Set out exactly every line of the entries below, starting at the line that holds "after global routing: 208 / 391 / 571" and stopping after the line that holds "run 3: metal".

(Collection entries)
◇ ◇ ◇ ◇ ◇

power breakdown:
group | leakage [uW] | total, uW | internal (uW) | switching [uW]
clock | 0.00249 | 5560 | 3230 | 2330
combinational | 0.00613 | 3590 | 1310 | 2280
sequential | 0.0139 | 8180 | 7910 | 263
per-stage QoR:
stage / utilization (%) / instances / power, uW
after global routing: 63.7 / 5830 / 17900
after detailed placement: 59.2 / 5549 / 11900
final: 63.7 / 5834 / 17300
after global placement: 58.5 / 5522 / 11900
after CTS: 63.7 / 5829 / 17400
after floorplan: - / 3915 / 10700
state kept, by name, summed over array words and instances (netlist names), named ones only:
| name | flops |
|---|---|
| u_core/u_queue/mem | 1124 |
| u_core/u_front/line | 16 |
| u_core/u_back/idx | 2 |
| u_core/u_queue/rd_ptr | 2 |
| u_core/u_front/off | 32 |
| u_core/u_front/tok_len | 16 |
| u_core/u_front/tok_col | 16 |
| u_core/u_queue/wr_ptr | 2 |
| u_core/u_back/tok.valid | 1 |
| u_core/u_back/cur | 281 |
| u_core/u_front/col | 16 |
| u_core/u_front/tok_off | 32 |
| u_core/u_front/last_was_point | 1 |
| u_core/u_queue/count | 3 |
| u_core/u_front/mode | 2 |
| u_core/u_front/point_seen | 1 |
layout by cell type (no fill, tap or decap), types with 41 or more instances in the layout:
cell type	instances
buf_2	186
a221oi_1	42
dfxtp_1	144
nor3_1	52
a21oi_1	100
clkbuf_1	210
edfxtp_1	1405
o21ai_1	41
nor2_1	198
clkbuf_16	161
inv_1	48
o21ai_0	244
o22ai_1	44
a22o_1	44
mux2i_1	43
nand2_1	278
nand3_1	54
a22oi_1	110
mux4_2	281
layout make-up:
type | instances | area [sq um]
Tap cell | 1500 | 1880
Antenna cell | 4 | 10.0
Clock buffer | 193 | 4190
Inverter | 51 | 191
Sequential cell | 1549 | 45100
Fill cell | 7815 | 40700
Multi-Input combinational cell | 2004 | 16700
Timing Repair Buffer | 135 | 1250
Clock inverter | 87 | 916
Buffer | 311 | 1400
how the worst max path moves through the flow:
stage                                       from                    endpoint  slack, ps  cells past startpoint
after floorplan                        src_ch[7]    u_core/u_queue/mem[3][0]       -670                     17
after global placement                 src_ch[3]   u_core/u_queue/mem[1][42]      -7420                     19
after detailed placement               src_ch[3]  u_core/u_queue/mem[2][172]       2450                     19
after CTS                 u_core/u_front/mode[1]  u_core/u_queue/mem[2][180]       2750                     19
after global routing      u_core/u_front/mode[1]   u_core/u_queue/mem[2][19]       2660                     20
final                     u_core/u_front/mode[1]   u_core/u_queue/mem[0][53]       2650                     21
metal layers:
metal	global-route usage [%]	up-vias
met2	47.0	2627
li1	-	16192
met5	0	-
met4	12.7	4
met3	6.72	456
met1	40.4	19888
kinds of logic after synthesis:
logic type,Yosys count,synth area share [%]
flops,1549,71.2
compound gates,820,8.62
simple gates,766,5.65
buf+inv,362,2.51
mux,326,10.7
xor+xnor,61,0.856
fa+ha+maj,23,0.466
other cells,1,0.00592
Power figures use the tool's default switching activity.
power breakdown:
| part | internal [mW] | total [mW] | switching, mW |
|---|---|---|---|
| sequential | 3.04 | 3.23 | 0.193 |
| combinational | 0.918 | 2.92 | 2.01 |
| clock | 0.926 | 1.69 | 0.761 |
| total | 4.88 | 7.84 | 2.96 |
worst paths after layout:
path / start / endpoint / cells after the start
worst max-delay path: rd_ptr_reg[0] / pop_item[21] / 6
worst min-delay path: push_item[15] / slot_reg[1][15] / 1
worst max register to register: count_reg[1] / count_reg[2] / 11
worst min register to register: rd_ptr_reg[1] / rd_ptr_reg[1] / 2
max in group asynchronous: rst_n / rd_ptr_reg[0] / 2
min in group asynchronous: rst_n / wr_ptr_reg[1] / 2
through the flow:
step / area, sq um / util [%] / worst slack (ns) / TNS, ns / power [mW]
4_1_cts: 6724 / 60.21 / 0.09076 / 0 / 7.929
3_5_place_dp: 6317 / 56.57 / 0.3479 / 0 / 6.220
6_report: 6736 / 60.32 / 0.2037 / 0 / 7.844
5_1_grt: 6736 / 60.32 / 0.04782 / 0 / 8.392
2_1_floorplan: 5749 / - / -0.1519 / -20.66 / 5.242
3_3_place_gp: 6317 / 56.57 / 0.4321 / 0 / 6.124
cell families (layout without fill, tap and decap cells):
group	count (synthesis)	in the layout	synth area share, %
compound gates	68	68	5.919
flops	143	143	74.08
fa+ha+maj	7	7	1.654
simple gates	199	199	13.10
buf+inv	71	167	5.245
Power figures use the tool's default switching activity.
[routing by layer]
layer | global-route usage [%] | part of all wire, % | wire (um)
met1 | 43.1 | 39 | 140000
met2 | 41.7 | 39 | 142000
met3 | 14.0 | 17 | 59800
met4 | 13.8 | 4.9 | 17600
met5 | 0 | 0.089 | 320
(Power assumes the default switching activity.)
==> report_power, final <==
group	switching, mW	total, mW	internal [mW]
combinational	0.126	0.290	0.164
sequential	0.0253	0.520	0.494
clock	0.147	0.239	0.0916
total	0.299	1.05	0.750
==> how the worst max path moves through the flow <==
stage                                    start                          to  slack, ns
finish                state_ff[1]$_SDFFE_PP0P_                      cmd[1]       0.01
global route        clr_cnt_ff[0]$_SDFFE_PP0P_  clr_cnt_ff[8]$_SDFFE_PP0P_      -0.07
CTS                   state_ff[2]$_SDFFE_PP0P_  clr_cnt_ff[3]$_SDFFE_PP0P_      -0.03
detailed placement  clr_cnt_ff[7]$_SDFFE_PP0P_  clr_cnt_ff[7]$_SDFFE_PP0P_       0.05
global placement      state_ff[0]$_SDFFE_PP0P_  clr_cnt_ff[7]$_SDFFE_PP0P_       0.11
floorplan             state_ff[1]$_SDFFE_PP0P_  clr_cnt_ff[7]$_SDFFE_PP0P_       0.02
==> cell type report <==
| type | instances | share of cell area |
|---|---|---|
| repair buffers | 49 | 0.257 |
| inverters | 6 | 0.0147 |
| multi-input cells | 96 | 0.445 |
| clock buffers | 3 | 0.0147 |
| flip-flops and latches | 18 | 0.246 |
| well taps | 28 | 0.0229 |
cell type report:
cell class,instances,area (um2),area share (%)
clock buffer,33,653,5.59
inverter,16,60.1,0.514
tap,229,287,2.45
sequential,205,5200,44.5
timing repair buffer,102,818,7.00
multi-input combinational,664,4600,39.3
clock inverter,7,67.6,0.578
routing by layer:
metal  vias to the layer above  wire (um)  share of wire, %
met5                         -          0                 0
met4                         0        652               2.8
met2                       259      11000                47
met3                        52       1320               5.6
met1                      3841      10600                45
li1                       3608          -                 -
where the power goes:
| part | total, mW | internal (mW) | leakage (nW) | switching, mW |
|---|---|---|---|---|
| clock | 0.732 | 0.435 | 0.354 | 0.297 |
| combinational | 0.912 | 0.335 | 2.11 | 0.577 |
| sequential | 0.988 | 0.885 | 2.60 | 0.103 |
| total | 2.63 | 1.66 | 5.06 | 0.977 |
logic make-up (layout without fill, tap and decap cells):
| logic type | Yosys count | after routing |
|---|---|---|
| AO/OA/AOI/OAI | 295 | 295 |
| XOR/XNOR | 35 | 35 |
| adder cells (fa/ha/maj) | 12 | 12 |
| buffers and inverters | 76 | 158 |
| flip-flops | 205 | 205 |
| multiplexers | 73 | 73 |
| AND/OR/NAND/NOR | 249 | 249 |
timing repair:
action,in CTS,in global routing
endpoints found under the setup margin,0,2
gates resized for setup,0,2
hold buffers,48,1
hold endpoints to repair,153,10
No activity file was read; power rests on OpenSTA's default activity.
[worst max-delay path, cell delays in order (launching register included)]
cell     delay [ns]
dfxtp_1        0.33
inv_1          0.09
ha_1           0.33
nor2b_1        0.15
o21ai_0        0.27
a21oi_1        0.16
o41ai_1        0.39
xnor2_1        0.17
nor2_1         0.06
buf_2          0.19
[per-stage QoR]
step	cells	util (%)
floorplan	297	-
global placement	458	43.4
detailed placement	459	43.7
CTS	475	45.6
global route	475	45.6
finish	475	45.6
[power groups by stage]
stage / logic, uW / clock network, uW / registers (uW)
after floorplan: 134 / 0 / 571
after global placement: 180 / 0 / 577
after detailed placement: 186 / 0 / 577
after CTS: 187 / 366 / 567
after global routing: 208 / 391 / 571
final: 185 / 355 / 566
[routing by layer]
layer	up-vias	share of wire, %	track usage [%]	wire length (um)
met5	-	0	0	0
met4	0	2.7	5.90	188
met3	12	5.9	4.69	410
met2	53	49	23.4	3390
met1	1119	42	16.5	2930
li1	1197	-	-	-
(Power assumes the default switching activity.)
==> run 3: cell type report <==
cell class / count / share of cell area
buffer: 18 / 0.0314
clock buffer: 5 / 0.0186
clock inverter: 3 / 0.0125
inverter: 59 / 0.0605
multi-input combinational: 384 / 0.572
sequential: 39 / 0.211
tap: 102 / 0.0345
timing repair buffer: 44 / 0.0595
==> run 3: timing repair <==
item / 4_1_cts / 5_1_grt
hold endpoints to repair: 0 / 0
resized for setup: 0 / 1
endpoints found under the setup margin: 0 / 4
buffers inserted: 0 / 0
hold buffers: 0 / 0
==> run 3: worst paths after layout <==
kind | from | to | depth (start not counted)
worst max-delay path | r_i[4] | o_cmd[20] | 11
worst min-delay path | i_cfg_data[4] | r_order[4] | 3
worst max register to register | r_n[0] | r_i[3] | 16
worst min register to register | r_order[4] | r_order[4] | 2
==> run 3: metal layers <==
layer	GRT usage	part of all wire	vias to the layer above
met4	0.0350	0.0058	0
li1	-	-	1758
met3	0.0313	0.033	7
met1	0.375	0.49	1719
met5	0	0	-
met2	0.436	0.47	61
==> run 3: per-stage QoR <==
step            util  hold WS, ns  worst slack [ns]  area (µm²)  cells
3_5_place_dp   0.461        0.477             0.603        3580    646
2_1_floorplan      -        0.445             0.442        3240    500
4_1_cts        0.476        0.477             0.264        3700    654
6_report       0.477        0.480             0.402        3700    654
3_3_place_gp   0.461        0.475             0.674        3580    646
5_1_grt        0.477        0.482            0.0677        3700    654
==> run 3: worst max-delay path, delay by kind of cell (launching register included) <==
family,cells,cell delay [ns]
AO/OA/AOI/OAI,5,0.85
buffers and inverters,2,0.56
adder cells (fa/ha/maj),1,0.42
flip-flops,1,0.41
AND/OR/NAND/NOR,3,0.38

◇ ◇ ◇ ◇ ◇

**Finished task**
after global routing: 208 / 391 / 571
final: 185 / 355 / 566
[routing by layer]
layer	up-vias	share of wire, %	track usage [%]	wire length (um)
met5	-	0	0	0
met4	0	2.7	5.90	188
met3	12	5.9	4.69	410
met2	53	49	23.4	3390
met1	1119	42	16.5	2930
li1	1197	-	-	-
(Power assumes the default switching activity.)
==> run 3: cell type report <==
cell class / count / share of cell area
buffer: 18 / 0.0314
clock buffer: 5 / 0.0186
clock inverter: 3 / 0.0125
inverter: 59 / 0.0605
multi-input combinational: 384 / 0.572
sequential: 39 / 0.211
tap: 102 / 0.0345
timing repair buffer: 44 / 0.0595
==> run 3: timing repair <==
item / 4_1_cts / 5_1_grt
hold endpoints to repair: 0 / 0
resized for setup: 0 / 1
endpoints found under the setup margin: 0 / 4
buffers inserted: 0 / 0
hold buffers: 0 / 0
==> run 3: worst paths after layout <==
kind | from | to | depth (start not counted)
worst max-delay path | r_i[4] | o_cmd[20] | 11
worst min-delay path | i_cfg_data[4] | r_order[4] | 3
worst max register to register | r_n[0] | r_i[3] | 16
worst min register to register | r_order[4] | r_order[4] | 2
==> run 3: metal layers <==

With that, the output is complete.